You can find the information on the macro in 6.1 UDF manual too. Pl. refer 5.2.2 for all the necessary information. The example i was talking about, there is the same example in 6.1 udf manual too. Refer 4.3.19. Just in case, i hv copy pasted the example here. --------------

/************************************************** ********************

UDF that implements a simplified advective term in the

scalar transport equation ************************************************** *********************/

#include "udf.h"

DEFINE_UDS_FLUX(my_uds_flux, f, t, i) { Thread *t0, *t1 = NULL; cell_t c0, c1 = -1;

real NV_VEC(psi_vec), NV_VEC(A);

/* neighboring cells of face f, and their (corresponding) threads */

t0 = THREAD_T0(f,t); c0 = F_C0(f,t);

if (NULL != THREAD_T1(f,t)) /* Alternative: if (! BOUNDARY_FACE_THREAD_P(t)) */

{

t1 = THREAD_T1(f,t);

c1 = F_C1(f,t);

} else

{

t1 = NULL;

c1 = -1;

}

/* If Face lies at domain boundary, use face values; */ /* If Face lies IN the domain, use average of adjacent cells. */

if (NULL == t1) /* Alternative: if (BOUNDARY_FACE_THREAD_P(t)) */

{

NV_D(psi_vec, =, F_U(f,t), F_V(f,t), F_W(f,t));

NV_S(psi_vec, *=, F_R(f,t));

} else

{

NV_D(psi_vec, =, C_U(c0,t0), C_V(c0,t0), C_W(c0,t0));

NV_D(psi_vec, +=, C_U(c1,t1), C_V(c1,t1), C_W(c1,t1));

NV_S(psi_vec, /=, 2.); /* averaging. */

NV_S(psi_vec, *=, (((C_R(c0,t0) + C_R(c1,t1)) / 2.)));

}

/* Now psi_vec contains our "psi" from above. */ /* Next, get the face normal vector: */

F_AREA(A, f, t);

/* Finally, return the dot product of both. */ /* Fluent will multiply the returned value */ /* by phi_f (the scalar's value at the face) */ /* to get the "complete" advective term... */

return NV_DOT(psi_vec, A); }

Hi us!

Thank you very much!

Best regards!

Benny

If U know the temperature of the wall, give it in Reference panel and then u can get htc. Otherwise, U can write one custom field function for the same.

dear Mahesh,

I think the most difficult thing is to get the temperature of the nodes adjacent the wall. I think the reference temperature should be the temperature of the nodes adjacent the wall, not the one of fluid.

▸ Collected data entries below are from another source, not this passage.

== rev 12 ==
// top
module top (
    input clk,                   
    input mode,                  
    input song,                  
    input plus,                  
    input minus,                 
    input rst,                   
    input set,                   
    input refer,                 
    input player1,               
    input player2,               
    output reg [8:0] rope,       
    output reg [1:0] sel,        
    output reg [1:0] ledr,       
    output reg [1:0] ledg,       
    output reg [1:0] ledb,       
    output reg [3:0] ledop,      
    output reg [7:0] segdata1,   
    output reg [7:0] segdata0,   
    output reg [7:0] seg,        
    output reg [7:0] sel8,       
    output reg ledplayer1,       
    output reg ledplayer2,       
    output reg buzzer,           
    output reg round_indicator_1, 
    output reg round_indicator_2 
);
For scale: roughly 820 flip-flops, about 68 I/O pins.
make LEC_CHECK=0 CAP_MARGIN=20 CORE_MARGIN=2 CORE_UTILIZATION=72 CTS_CLUSTER_DIAMETER=133 CTS_CLUSTER_SIZE=22 PLACE_DENSITY_LB_ADDON=0.2 SETUP_SLACK_MARGIN=1.23 SLEW_MARGIN=20 finish   # period 4.33 ns
run.sh (not shown) runs the stock make flow with config.mk's settings and CLKGATE_MAP_FILE=.
| rev 12 | all stages done | FAIL | negative setup slack |
For rev 13, these inputs were changed with respect to rev 12:
Settings: clearing SETUP_SLACK_MARGIN, which used to be 1.23; swapping 72 for 58 in CORE_UTILIZATION; clearing CTS_CLUSTER_SIZE, which used to be 22; clearing CTS_CLUSTER_DIAMETER, which used to be 133; clearing PLACE_DENSITY_LB_ADDON, which used to be 0.2; swapping 4.33 for 5.43 in the clock period (ns, I/O delays scaled along).
[summary]
- Rev 13 was carried through to the last stage, and its layout satisfied the timing, DRC and antenna checks.
- | sequential cell count of the final layout | rev 12 vs rev 13 | ≈ equal |
- The largest vdd supply drop in rev 13 is 0.71 times that in rev 12.
- Comparing the two runs side by side, rev 13 comes out ahead of rev 12 on register-to-register setup slack.
- Total placed cells including tap cells (higher): rev 13
- Of rev 12 and rev 13, the higher routability-driven placement congestion ratio belongs to rev 12.
- Rev 13 vs rev 12: global routing met3 resource utilization down in rev 13
- The critical path depth in rev 13 was lower than what rev 12 gave.
- Overall power of the completed layout: rev 13 vs rev 12 down 0.0029 W
- [compare] base=rev 12 new=rev 13: achievable frequency dropped 1.1 MHz; setup slack at placement higher.
- Of rev 12 and rev 13, the higher number of antenna violations at the first check in global routing belongs to rev 12.

== try-fjord ==
Starting RTL as in the previous note.
clock: 8.73 ns
lec_check: 0
cap_margin: 20
core_margin: 2
core_utilization: 66
cts_cluster_size: 54
gpl_routability_driven: 0
place_density_lb_addon: 0.02
slew_margin: 0
The flow did not stop early for try-fjord: all stages ran, and the layout cleared the timing, DRC and antenna checks.
## Diff of input files: try-xenon against try-fjord
- removing CTS_CLUSTER_SIZE (formerly 54)
- removing GPL_ROUTABILITY_DRIVEN (formerly 0)
- changing CORE_UTILIZATION from 66 to 37
- removing PLACE_DENSITY_LB_ADDON (formerly 0.02)
- changing SLEW_MARGIN from 0 to 20
- setting PLACE_DENSITY to 0.6 for the first time
- changing the clock period (ns, I/O delays scaled along) from 8.73 to 11.3
==> comparison <==
Every stage of the flow completed for try-xenon, and the final layout passed the timing, DRC and antenna checks. try-fjord closes out successfully: all stages finished, all timing, DRC and antenna checks passed. When the final numbers for try-xenon and try-fjord were put side by side, the combinational share of power turned out to be greater in try-fjord. try-xenon and try-fjord ended up with nearly the same largest incremental delay on the critical path. Buffers plus inverters on the worst setup path: try-xenon vs try-fjord down 1. Delta (try-xenon minus try-fjord): clock network contribution to total cell area shows an increase of 0.70 points; global-route usage shows a reduction of 11 points; number of clock buffers in the layout shows an increase of 1; via density per instance shows a reduction of 12%.
For try-pepper, these inputs were changed with respect to try-xenon:
- SETUP_SLACK_MARGIN: unset -> -0.66
- CORE_UTILIZATION: 37 -> 40
- the clock period (ns, I/O delays scaled along): 11.3 -> 7.79
On try-pepper: share of the clock period used by the worst path after layout is 14 points higher than what try-xenon gave.
Per the comparison of try-pepper with try-xenon, initial antenna violation count now smaller; total power divided by cell area now larger; post-route minimum period now smaller; total core area now smaller; utilization after layout now larger.
Setup changes, try-pepper to try-nickel
- setting HOLD_SLACK_MARGIN to -0.04 for the first time
- removing SETUP_SLACK_MARGIN (formerly -0.66)
- changing CORE_UTILIZATION from 40 to 70
- setting CTS_CLUSTER_DIAMETER to 357 for the first time
- changing the clock period (ns, I/O delays scaled along) from 7.79 to 4.33
==> comparison <==
Summary of try-pepper and try-nickel: one run falls short of a clean finish, namely try-nickel.
No crash in try-nickel: every stage finished, but the layout fails its final checks due to negative setup slack.
Diff try-pepper -> try-nickel: shortest clock period the worst path allows after layout fell 1.07 ns; headroom to the max-slew limit -7.4 points; final hold slack decreased by 0.052 ns relative to the old numbers.
try-pepper → try-nickel: routed length on met2 rose 15%, via count went up by 2514, power in combinational cells +about 90%.
Worst hold-check path type = flip-flop to flip-flop: try-pepper; worst hold-check path type = primary input to async pin: try-nickel

Starting RTL as in the previous note.
make LEC_CHECK=0 CAP_MARGIN=20 CORE_MARGIN=2 CORE_UTILIZATION=72 CTS_CLUSTER_SIZE=35 HOLD_SLACK_MARGIN=-0.1 MAX_ROUTING_LAYER=met4 PLACE_DENSITY=0.7 SETUP_SLACK_MARGIN=1.7 SLEW_MARGIN=20 finish   # period 6.49 ns
Then changed:
- CORE_UTILIZATION: 72 -> 59
- CTS_CLUSTER_SIZE: 35 -> default
- HOLD_SLACK_MARGIN: -0.1 -> default
- MAX_ROUTING_LAYER: met4 -> default
- PLACE_DENSITY: 0.7 -> default
- SETUP_SLACK_MARGIN: 1.7 -> default
- clock period: 6.49 -> 5.09 ns (I/O delays scaled with it)
Result:
- With this change the flow completed and failed the layout checks on negative setup slack
- cell count rises by 4.4%
- final area is higher by 1.6%
- non-clock buffer count goes up by 77
- wire length is lower by 3.0%
- fmax increases by 3.0%
- die area climbs by 22%
- hold slack barely changes
- register-to-register slack is worse by 1.2 ns
- power went up by 30%
- global-route usage went down by 7.5 points
Then changed:
- CORE_UTILIZATION: 59 -> 69
- CTS_CLUSTER_SIZE: default -> 41
- PLACE_DENSITY: default -> 0.6
- clock period: 5.09 -> 6.83 ns (I/O delays scaled with it)
Outcome:
- Now the flow passed the timing, DRC and antenna checks
- sequential power drops by 25%
- area after synthesis stays the same
- via count barely changes
- non-clock buffer count drops by 128
- cell area drops by 3.2%
- clock-buffer cell count climbs by 14
- routed wire length drops by 1.7%
Then changed:
- CORE_UTILIZATION: 69 -> 58
- CTS_CLUSTER_SIZE: 41 -> default
- clock period: 6.83 -> 5.35 ns (I/O delays scaled with it)
=> Clock skew barely changes. Cell area grows by 2.7%. Die area grows by 19%. Global-route usage shrinks by 5.0 points. Via count shrinks by 0.96%. Sequential share of layout area shrinks by 1.1 points. Clock power grows by 31%. Sequential power grows by 27%. Power grows by 28%. Core utilization shrinks by 10 points.
Then changed:
- ABC_AREA: default -> 1
- PLACE_DENSITY: 0.6 -> default
- PLACE_DENSITY_LB_ADDON: default -> 0.07
- SETUP_SLACK_MARGIN: default -> 0.95
- clock period: 5.35 -> 10.6 ns (I/O delays scaled with it)
After rerunning: The changed run ran to the end with no violations. Flip-flop count is unchanged. Design area drops slightly. Setup slack is better by 4.2 ns. Non-clock buffer count drops by 118. Routed wire length went up slightly. Sequential share of layout area rose by 0.24 points.

Starting RTL as in the previous note.
clock: 4.51 ns
lec_check: 0
cap_margin: 30
cell_pad_in_sites_detail_placement: 0
core_margin: 2
core_utilization: 72
cts_cluster_diameter: 156
gpl_routability_driven: 1
max_routing_layer: met4
slew_margin: 20
tns_end_percent: 80
The first run finished but failed the layout checks on setup timing.
Change:
CORE_MARGIN = 4   (was 2)
CORE_UTILIZATION = 58   (was 72)
CTS_CLUSTER_DIAMETER = not set   (was 156)
SLEW_MARGIN = 0   (was 20)
clock period = 5.61 ns   (was 4.51 ns; I/O delays follow)
The new run finished clean.
Via count fell by about 7%.
Wire length fell by about 9%.
First-iteration DRC count fell by about 28%.
Synthesized cell count stays the same.
Design area fell by about 2.4%.
Count of clock-buffer cells in the layout rose by 6.
Die size rose by 27%.
Change:
CAP_MARGIN = 20   (was 30)
CELL_PAD_IN_SITES_DETAIL_PLACEMENT = not set   (was 0)
CORE_MARGIN = 2   (was 4)
CORE_UTILIZATION = 40   (was 58)
GPL_ROUTABILITY_DRIVEN = not set   (was 1)
MAX_ROUTING_LAYER = not set   (was met4)
PLACE_DENSITY = 0.6   (was not set)
SLEW_MARGIN = 20   (was 0)
TNS_END_PERCENT = not set   (was 80)
clock period = 7.79 ns   (was 5.61 ns; I/O delays follow)
Outcome:
- critical path depth stays the same
- total power shrinks by a quarter to a third
- worst setup slack is better by 1.2 ns
- sequential power shrinks by a quarter to a third
- worst hold slack is about the same
- die area grows by well over a third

would you please show me how to use the user defined scalar to model electrical field inside the heating cell ontaining fluid means that how to use c language to write this subroutne program with my best regard

I can give you some literature reference where electrostatic field was modelled using User defined scalar. But it was for the application of electrostatic powder coating process. However, atleast you'll get some idea.

Ye, Q., Steigleder, T., Scheibe, A., and Domnick, J., 2002, Numerical simulations of the electrostatic powder coating process with a corona spray gun, J. of Electrostatics 54, 189-205.

Bottner, C.U. and Sommerfeld, M., 2002, Numerical calculation of electrostatic powder painting using the Euler/Lagrange approach, Powder Technology 125, 206-216.